#### Data supplied
File: config.mk
export PLATFORM = sky130hd
export DESIGN_NAME = divr_top
export DESIGN_NICKNAME = d
export VERILOG_FILES = /design/src/divr_pkg.sv /design/src/divr_pin_if.sv /design/src/divr_pin_mux.sv /design/src/divr_top.sv
export SDC_FILE = /design/constraint.sdc
export NUM_CORES = 1
export LEC_CHECK = 0
export ABC_AREA = 1
export BUFFER_PORTS_ARGS = -buffer_cell sky130_fd_sc_hd__buf_2
export CAP_MARGIN = 20
export CORE_ASPECT_RATIO = 0.7
export CORE_MARGIN = 5
export CORE_UTILIZATION = 60
export CTS_CLUSTER_SIZE = 16
export DETAILED_ROUTE_END_ITERATION = 6
export GPL_ROUTABILITY_DRIVEN = 0
export PLACE_DENSITY = 0.82
export SLEW_MARGIN = 10
export SYNTH_ARGS = -nofsm -noshare
export SYNTH_HDL_FRONTEND = slang
export SYNTH_SLANG_ARGS = --single-unit
File: constraint.sdc
create_clock -name clk_i -period 5.8 [get_ports clk_i]
set_clock_uncertainty 0.1 [all_clocks]
set_input_delay 1.16 -clock clk_i [delete_from_list [all_inputs] [get_ports clk_i]]
set_output_delay 1.16 -clock clk_i [all_outputs]
set_load 0.005 [all_outputs]
File: src/divr_pkg.sv
// Package for the interrupt vectoring and reset block.
// Assumes one instruction-rate clock and synchronous active-high reset.
package divr_pkg;
   localparam int unsigned DIVR_NUM_SRC = 8;
   localparam int unsigned DIVR_VEC_W = 14;
   localparam logic [13:0] DIVR_VEC_RESET = 14'h0000;
   // Vector tables, index 0 = highest priority source
   localparam logic [13:0] DIVR_VEC_HOST [0:7] = '{14'h0004, 14'h0008,
      14'h000C, 14'h0010, 14'h0014, 14'h0018, 14'h001C, 14'h0020};
   localparam logic [13:0] DIVR_VEC_DUAL [0:7] = '{14'h0004, 14'h0008,
      14'h000C, 14'h0010, 14'h0014, 14'h0018, 14'h0000, 14'h0000};
   // Source index, host variant
   localparam int unsigned DIVR_SRC_EXT2 = 0;
   localparam int unsigned DIVR_SRC_HWR = 1;
   localparam int unsigned DIVR_SRC_HRD = 2;
   localparam int unsigned DIVR_SRC_P0TX = 3;
   localparam int unsigned DIVR_SRC_P0RX = 4;
   localparam int unsigned DIVR_SRC_P1TX = 5;
   localparam int unsigned DIVR_SRC_P1RX = 6;
   localparam int unsigned DIVR_SRC_TIMER = 7;
   localparam int unsigned DIVR_NEST_BIT = 4;
   localparam int unsigned DIVR_CTL_W = 5;
   localparam int unsigned DIVR_STACK_DEPTH = 9;
   localparam int unsigned DIVR_STAT_W = 16;
   localparam int unsigned DIVR_PLL_LOCK_CYC = 2000;
   typedef enum logic [1:0]
   {
      DIVR_RUN = 2'b00,
      DIVR_TAKE = 2'b01
   } divr_state_e;
endpackage

File: src/divr_pin_if.sv
// Interface carrying the serial port one pin group between pin mux and core.
// Assumes the top module drives the raw pins into it.
`timescale 1ns/1ns
interface divr_pin_if;
   logic rfs;
   logic tfs;
   logic drx;
   logic dtx;
   logic alt_cfg;
   logic req0;
   logic req1;
   logic flag_in;
   logic flag_out;
   logic dtx_port;
   modport mux (input rfs, tfs, drx, alt_cfg, flag_out, dtx_port,
                output req0, req1, flag_in, dtx);
   modport core (output rfs, tfs, drx, alt_cfg, flag_out, dtx_port,
                 input req0, req1, flag_in, dtx);
endinterface

File: src/divr_pin_mux.sv
// Pin sharing for serial port one: port pins or requests and flags.
// Assumes pins are synchronous to the clock.
`timescale 1ns/1ns
module divr_pin_mux
(
   divr_pin_if.mux pins  // Pin group
);
   // Requests are active low on the pins; held inactive (0) in port mode
   assign pins.req0 = pins.alt_cfg & ~pins.rfs;
   assign pins.req1 = pins.alt_cfg & ~pins.tfs;
   assign pins.flag_in = pins.alt_cfg & pins.drx;
   assign pins.dtx = pins.alt_cfg ? pins.flag_out : pins.dtx_port;
endmodule

File: src/divr_top.sv
// Interrupt vectoring, priority, status stack and pin configuration.
// Assumes the sequencer acknowledges a presented vector with ack_i.
`timescale 1ns/1ns
module divr_top
#(
   parameter bit HOST_VARIANT = 1'b1  // 1: host mailbox variant
)
(
   input wire logic clk_i,  // Instruction-rate clock
   input wire logic sys_rst_i,  // Synchronous reset, high
   input wire logic alt_cfg_i,  // 1: port one pins are requests/flags
   input wire logic ext_req_two_n_i,  // External request two, low
   input wire logic p1_rfs_i,  // Port one receive frame sync pin
   input wire logic p1_tfs_i,  // Port one transmit frame sync pin
   input wire logic p1_drx_i,  // Port one receive data pin
   input wire logic p1_dtx_port_i,  // Port one transmit data from port
   input wire logic flag_out_i,  // Flag output value from core
   input wire logic [7:0] periph_req_i,  // Internal requests by index
   input wire logic [7:0] mask_wr_i,  // Mask write value
   input wire logic mask_we_i,  // Mask write strobe
   input wire logic [4:0] ctl_wr_i,  // Control register write value
   input wire logic ctl_we_i,  // Control write strobe
   input wire logic [15:0] arith_stat_i,  // Arithmetic status to push
   input wire logic [15:0] mode_stat_wr_i,  // Mode status write value
   input wire logic mode_stat_we_i,  // Mode status write strobe
   input wire logic ack_i,  // Sequencer takes presented vector
   input wire logic rti_i,  // Return from interrupt, pops stack
   output logic irq_pend_o,  // A vector is presented
   output logic [13:0] vector_o,  // Vector for the sequencer
   output logic [7:0] mask_o,  // Interrupt mask register
   output logic [15:0] mode_stat_o,  // Mode status register
   output logic [15:0] arith_pop_o,  // Arithmetic status popped
   output logic stack_empty_o,  // Status stack empty
   output logic stack_full_o,  // Status stack full
   output logic p1_dtx_o,  // Port one transmit data pin
   output logic flag_in_o,  // Flag input value
   output logic clk_out_o  // Clock output, toggles every cycle (one period per two cycles)
);
   import divr_pkg::*;

   // ****************************************
   // Pin sharing
   // ****************************************
   divr_pin_if pins ();
   assign pins.rfs = p1_rfs_i;
   assign pins.tfs = p1_tfs_i;
   assign pins.drx = p1_drx_i;
   assign pins.alt_cfg = alt_cfg_i;
   assign pins.flag_out = flag_out_i;
   assign pins.dtx_port = p1_dtx_port_i;
   divr_pin_mux u_mux (.pins(pins));

   // ****************************************
   // Request gathering and priority
   // ****************************************
   logic [7:0] mask_r;
   logic [4:0] ctl_r;
   logic [15:0] mode_r;
   logic [7:0] raw_req;
   logic [7:0] eff_req;
   logic [7:0] masked;
   logic [2:0] win_idx;
   logic any_win;
   logic [3:0] sp_r;
   logic [3:0] sp_nxt;
   logic active;
   logic nest_en;
   logic allow;
   logic [13:0] win_vec;
   divr_state_e st_r;
   logic pend_r;
   logic [13:0] vec_r;
   logic [15:0] pop_r;
   logic dtx_r;
   logic fi_r;
   logic clk_r;
   logic empty_r;
   logic full_r;
   logic [39:0] stk [0:DIVR_STACK_DEPTH-1];

   function automatic logic [2:0] prio_idx(input logic [7:0] r);
      logic [2:0] k;
      k = 3'h0;
      for (int i = 7; i >= 0; i--)
      begin
         if (r[i])
            k = 3'(i);
      end
      return k;
   endfunction

   // Port one sources are its interrupts or the alternate requests
   assign raw_req[0] = ~ext_req_two_n_i;
   assign raw_req[7:1] = periph_req_i[7:1];
   // Dual variant lacks host sources: indices shift down by two
   assign eff_req = HOST_VARIANT ? {raw_req[7],
      raw_req[6] | pins.req0, raw_req[5] | pins.req1, raw_req[4:0]}
      : {2'b00, raw_req[7], raw_req[6] | pins.req0,
         raw_req[5] | pins.req1, raw_req[4:3], raw_req[0]};
   assign masked = eff_req & mask_r;
   assign any_win = |masked;
   assign win_idx = prio_idx(masked);
   assign win_vec = HOST_VARIANT ? DIVR_VEC_HOST[win_idx]
      : DIVR_VEC_DUAL[win_idx];
   assign active = (sp_r != 4'h0);
   assign nest_en = ctl_r[DIVR_NEST_BIT];
   // Without nesting only one routine may be active
   assign allow = nest_en ? 1'b1 : ~active;
   assign sp_nxt = (st_r == DIVR_TAKE && ack_i) ? sp_r + 4'h1
      : (rti_i && active) ? sp_r - 4'h1 : sp_r;

   // ****************************************
   // Control registers
   // ****************************************
   always_ff @(posedge clk_i)
   begin
      if (sys_rst_i)
      begin
         mask_r <= 8'h00;
         ctl_r <= 5'h00;
         mode_r <= 16'h0000;
         sp_r <= 4'h0;
         empty_r <= 1'b1;
         full_r <= 1'b0;
      end
      else
      begin
         sp_r <= sp_nxt;
         empty_r <= (sp_nxt == 4'h0);
         full_r <= (sp_nxt == 4'(DIVR_STACK_DEPTH));
         if (mask_we_i)
            mask_r <= mask_wr_i;
         else if (rti_i && active)
            mask_r <= stk[sp_r - 4'h1][7:0];
         if (ctl_we_i)
            ctl_r <= ctl_wr_i;
         if (mode_stat_we_i)
            mode_r <= mode_stat_wr_i;
         else if (rti_i && active)
            mode_r <= stk[sp_r - 4'h1][23:8];
      end
   end

   // Stack array holds no reset; pointer reset empties it
   always_ff @(posedge clk_i)
   begin
      if (!sys_rst_i && st_r == DIVR_TAKE && ack_i)
         stk[sp_r] <= {arith_stat_i, mode_r, mask_r};
   end

   // ****************************************
   // Vector presentation
   // ****************************************
   // A full stack blocks further taking rather than overwrite status
   always_ff @(posedge clk_i)
   begin
      if (sys_rst_i)
      begin
         st_r <= DIVR_RUN;
         pend_r <= 1'b0;
         vec_r <= DIVR_VEC_RESET;
         pop_r <= 16'h0000;
      end
      else
      begin
         unique case (st_r)
            DIVR_RUN:
            begin
               if (any_win && allow && sp_r < 4'(DIVR_STACK_DEPTH))
               begin
                  st_r <= DIVR_TAKE;
                  pend_r <= 1'b1;
                  vec_r <= win_vec;
               end
            end
            DIVR_TAKE:
            begin
               if (ack_i)
               begin
                  st_r <= DIVR_RUN;
                  pend_r <= 1'b0;
               end
               else if (any_win)
                  vec_r <= win_vec;
            end
            default:
               st_r <= DIVR_RUN;
         endcase
         if (rti_i && active)
            pop_r <= stk[sp_r - 4'h1][39:24];
      end
   end

   // ****************************************
   // Pins and clock output
   // ****************************************
   always_ff @(posedge clk_i)
   begin
      if (sys_rst_i)
      begin
         dtx_r <= 1'b0;
         fi_r <= 1'b0;
      end
      else
      begin
         dtx_r <= pins.dtx;
         fi_r <= pins.flag_in;
      end
   end

   // Keeps toggling in reset: the clock does not stop for a reset.
   // No reset and no initial value: an unknown start settles in one edge
   always_ff @(posedge clk_i)
   begin
      if (clk_r)
         clk_r <= 1'b0;
      else
         clk_r <= 1'b1;
   end

   assign irq_pend_o = pend_r;
   assign vector_o = vec_r;
   assign mask_o = mask_r;
   assign mode_stat_o = mode_r;
   assign arith_pop_o = pop_r;
   assign stack_empty_o = empty_r;
   assign stack_full_o = full_r;
   assign p1_dtx_o = dtx_r;
   assign flag_in_o = fi_r;
   assign clk_out_o = clk_r;
endmodule

Yosys cells after proc, flatten, opt, wreduce, memory -nomap -nowiden
Memories as Yosys holds them, arrays and structs flattened.
Cells that the tools add are included.
{"block": "classes", "bitwise_logic": 11, "n_eq_ne": 6, "n_mux": 31, "reduce_logical": 17, "add_sub_neg": 2, "order_cmp": 2, "shift": 0, "div_mod_pow": 0, "n_mul": 0}
{"op": "2-to-1 mux 14 bit", "count": 5}
{"op": "2-to-1 mux 16 bit", "count": 2}
{"op": "case mux 14 bit (2 select lines)", "count": 1}
{"op": "2-to-1 mux 3 bit", "count": 8}
{"op": "2-to-1 mux 8 bit", "count": 2}
{"op": "bitwise AND 8 bit", "count": 1}
{"op": "2-to-1 mux 4 bit", "count": 2}
{"op": "inequality test 2 bit (second input constant)", "count": 4}
{"op": "OR reduction 8 bit", "count": 1}
{"op": "2-to-1 mux 1 bit", "count": 7}
{"op": "logical AND 1 bit", "count": 6}
{"op": "nonzero test 2 bit", "count": 3}
{"op": "adder 4 x 1 -> 4 bit (second input constant)", "count": 1}
{"op": "equality test 4 bit (second input constant)", "count": 1}
{"op": ">= comparator 4 bit (second input constant)", "count": 1}
{"op": "logical NOT 4 bit", "count": 1}
{"op": "less-than comparator 4 bit (second input constant)", "count": 1}
{"op": "2-to-1 mux 2 bit", "count": 2}
{"op": "NOT 1 bit", "count": 4}
{"op": "NOT 3 -> 4 bit", "count": 1}
{"op": "case mux 2 bit (2 select lines)", "count": 1}
{"op": "AND reduction 4 bit", "count": 1}
{"op": "nonzero test 4 bit", "count": 1}
{"op": "subtractor 4 x 1 -> 4 bit (second input constant)", "count": 1}
{"op": "other kinds (8)", "count": 11}
{"block": "totals", "register_bits": 71, "memories": 2, "elab_cells": 84, "mem_bits_rw": 360, "latch_bits": 0, "output_inout_bits": 60, "rom_bits": 112, "input_bits": 67}
{"name": "stk", "words": 9, "width": 40, "rd": 1, "rd_clocked_by_memory_dff": 0, "write_ports": 1, "line_no": "divr_top.sv:79", "text": "logic [39:0] stk [0:DIVR_STACK_DEPTH-1];"}
{"name": "(no name shown)", "words": 8, "width": 14, "rd": 1, "rd_clocked_by_memory_dff": 0, "write_ports": 0, "line_no": "divr_top.sv:103", "text": "assign win_vec = HOST_VARIANT ? DIVR_VEC_HOST[win_idx]"}

Depth between registers and ports, before layout
Gate-level depths: netlist (run 1).
{"block": "logic_depth", "depth_word": 19, "ltp_mapped": 15, "mapped_depth_nobuf": 14}

Hierarchy
Synthesis (run 1) repeated with hierarchy kept, for this count alone.
{"block": "unflattened", "hier_cells": 1732, "hier_area_um2": 17584.4}
{"module": "divr_top", "area_each_um2": 17554.3, "cells_per_inst": 1724, "instances": 1}
{"module": "divr_pin_mux", "area_each_um2": 30.0, "cells_per_inst": 8, "instances": 1}

Worst setup path before layout (run 1)
No wires, ideal clock.
{"block": "synth_timing", "path_type": "in2reg", "start": "input port ack_i", "end": "memory stk[4][0], enable pin", "slack_ns": 0.935, "required_ns": 5.213, "t_arrival_ns": 4.278, "path_buffers": 0, "cell_stages": 4, "cell_sequence": "nand2_1 > inv_1 > nand2_1 > nor3_1"}
{"block": "synth_between", "elab_chain_cells": 3}
{"element": "start, declared", "line_no": "divr_top.sv:26", "text": "input wire logic ack_i,"}
{"element": "logical AND 1 bit", "line_no": "divr_top.sv:147", "text": "if (!sys_rst_i && st_r == DIVR_TAKE && ack_i)"}
{"element": "2-to-1 mux 1 bit", "line_no": "divr_top.sv:147"}
{"element": "2-to-1 mux 1 bit (not written as such)", "line_no": "divr_top.sv:148", "text": "stk[sp_r] <= {arith_stat_i, mode_r, mask_r};"}
{"element": "end, declared", "line_no": "divr_top.sv:79"}
No other way between the ends.

Worst setup path after layout (run 1)
{"block": "layout_timing", "start": "register sp_r[0]", "end": "register mode_r[0], in the netlist mode_stat_o[0]"}
{"block": "layout_between", "elab_chain_cells": 4, "elab_cells_between_ends": 7, "cone_classes": "add/sub (1); mux (2); reduce/logical (3); memory (1)"}
{"element": "start, declared", "line_no": "divr_top.sv:64", "text": "logic [3:0] sp_r;"}
{"element": "start signal, assigned", "line_no": "divr_top.sv:128", "text": "sp_r <= sp_nxt;"}
{"element": "subtractor 4 x 1 -> 4 bit", "line_no": "divr_top.sv:140", "text": "mode_r <= stk[sp_r - 4'h1][23:8];"}
{"element": "memory read (9 x 40 bit)"}
{"element": "2-to-1 mux 16 bit", "line_no": "divr_top.sv:139", "text": "else if (rti_i && active)"}
{"element": "2-to-1 mux 16 bit", "line_no": "divr_top.sv:137", "text": "if (mode_stat_we_i)"}
{"element": "end signal, assigned", "line_no": "divr_top.sv:138", "text": "mode_r <= mode_stat_wr_i;"}
{"element": "end signal, assigned", "line_no": "divr_top.sv:140"}
{"element": "end, declared", "line_no": "divr_top.sv:58", "text": "logic [15:0] mode_r;"}
Parallel ways exist; a longest one is shown, timed or not. The select of a mux whose other input is x is not followed.
A chain may end at the register's enable or synchronous reset.

==> results of run 1 <==
## metrics by stage
| stage | hold slack [ns] | instance area [µm²] | total power [mW] | util, % |
|---|---|---|---|---|
| floorplan | 0.2691 | 16690 | 6.430 | - |
| global placement | 0.2563 | 17470 | 7.339 | 63.37 |
| detailed placement | 0.2600 | 17470 | 7.474 | 63.37 |
| CTS | 0.2765 | 18710 | 9.973 | 67.86 |
| global route | 0.3084 | 18730 | 10.60 | 67.94 |
| finish | 0.2713 | 18730 | 10.01 | 67.94 |
## worst max path at each step
stage          slack (ns)  depth (start not counted)          startpoint                           end
2_1_floorplan        0.93                          4               ack_i           stk[4][0]$_DFFE_PP_
3_3_place_gp         1.62                          6  sp_r[0]$_SDFF_PP0_          stk[2][17]$_DFFE_PP_
3_5_place_dp         1.58                          6  sp_r[0]$_SDFF_PP0_          stk[2][16]$_DFFE_PP_
4_1_cts              1.56                          6  sp_r[0]$_SDFF_PP0_          stk[2][15]$_DFFE_PP_
5_1_grt              1.30                          9  sp_r[0]$_SDFF_PP0_  mode_stat_o[15]$_SDFFE_PP0P_
6_report             1.58                          9  sp_r[0]$_SDFF_PP0_   mode_stat_o[0]$_SDFFE_PP0P_
## cell families (layout without fill, tap and decap cells)
logic type,after synthesis,count (layout),share of synthesized area (%)
other cells,1,10,0.02251
compound gates,307,307,9.510
buf+inv,143,252,3.929
flops,415,415,71.51
fa+ha+maj,6,6,0.4507
xor+xnor,3,3,0.2705
simple gates,590,590,14.30
## cell usage after synthesis, drive strengths merged
library cell / count / area (µm²)
edfxtp: 360 / 10810
nor2: 302 / 1149
o21ai: 218 / 1091
nand2: 185 / 696.9
nand3: 88 / 452.9
a21oi: 61 / 305.3
dfxtp: 55 / 1101
inv: 51 / 193.9
clkbuf: 47 / 176.4
buf: 45 / 284.0
a31oi: 16 / 100.1
nor3: 8 / 40.04
ha: 6 / 75.07
o211ai: 6 / 45.04
or2: 6 / 37.54
o22ai: 4 / 25.02
xor2: 3 / 45.05
o221ai: 2 / 17.52
conb: 1 / 3.750
nand4: 1 / 6.260
## registers in the layout, summed over array words and instances (netlist names)
register,cells
flag_in_o,1
ctl_r,1
mode_stat_o,16
mask_o,8
clk_out_o,1
irq_pend_o,1
stack_empty_o,1
vector_o,4
stack_full_o,1
arith_pop_o,16
p1_dtx_o,1
stk,360
sp_r,4
## cell type report
| cell class | count | area share, % |
|---|---|---|
| flip-flops and latches | 415 | 63.62 |
| multi-input cells | 916 | 22.34 |
| clock buffers | 56 | 5.993 |
| repair buffers | 131 | 3.902 |
| well taps | 371 | 2.479 |
| inverters | 51 | 1.036 |
| clock inverters | 14 | 0.6280 |
## worst register-to-register path, stage by stage (launching register included)
cell,delay [ns]
dfxtp_4,0.93
inv_4,0.44
ha_4,0.31
nand2_1,0.16
nand2_2,0.44
inv_2,0.63
nor2_4,0.15
inv_1,0.63
o21ai_0,0.20
a21oi_1,0.15
## routing by layer
metal  vias up  track usage [%]
li1       5266                -
met3       111            4.961
met1      5386            35.26
met5         -                0
met2       734            40.51
met4         0            9.358
## cell usage in the layout, fill, tap and decap left out, types with 10 or more instances in the layout
cell type  instances
a21oi_1           61
a31oi_1           16
buf_2            111
buf_4             18
clkbuf_1          11
clkbuf_16         41
conb_1            10
dfxtp_1           54
edfxtp_1         360
inv_1             47
nand2_1          184
nand3_1           87
nor2_1           299
o21ai_0          193
o21ai_1           25
## power breakdown
| part | internal [mW] | total [mW] | leakage [nW] | switching (mW) |
|---|---|---|---|---|
| Sequential | 3.56 | 3.87 | 3.72 | 0.313 |
| Clock | 1.43 | 2.47 | 0.609 | 1.04 |
| Combinational | 1.10 | 3.66 | 2.54 | 2.56 |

#### Description of the task
The required answer is the exact run of lines above starting at the line with "logic clk_r;" and ending at the line with "endfunction", with both ends present.

#### Answer space
   logic clk_r;
   logic empty_r;
   logic full_r;
   logic [39:0] stk [0:DIVR_STACK_DEPTH-1];

   function automatic logic [2:0] prio_idx(input logic [7:0] r);
      logic [2:0] k;
      k = 3'h0;
      for (int i = 7; i >= 0; i--)
      begin
         if (r[i])
            k = 3'(i);
      end
      return k;
   endfunction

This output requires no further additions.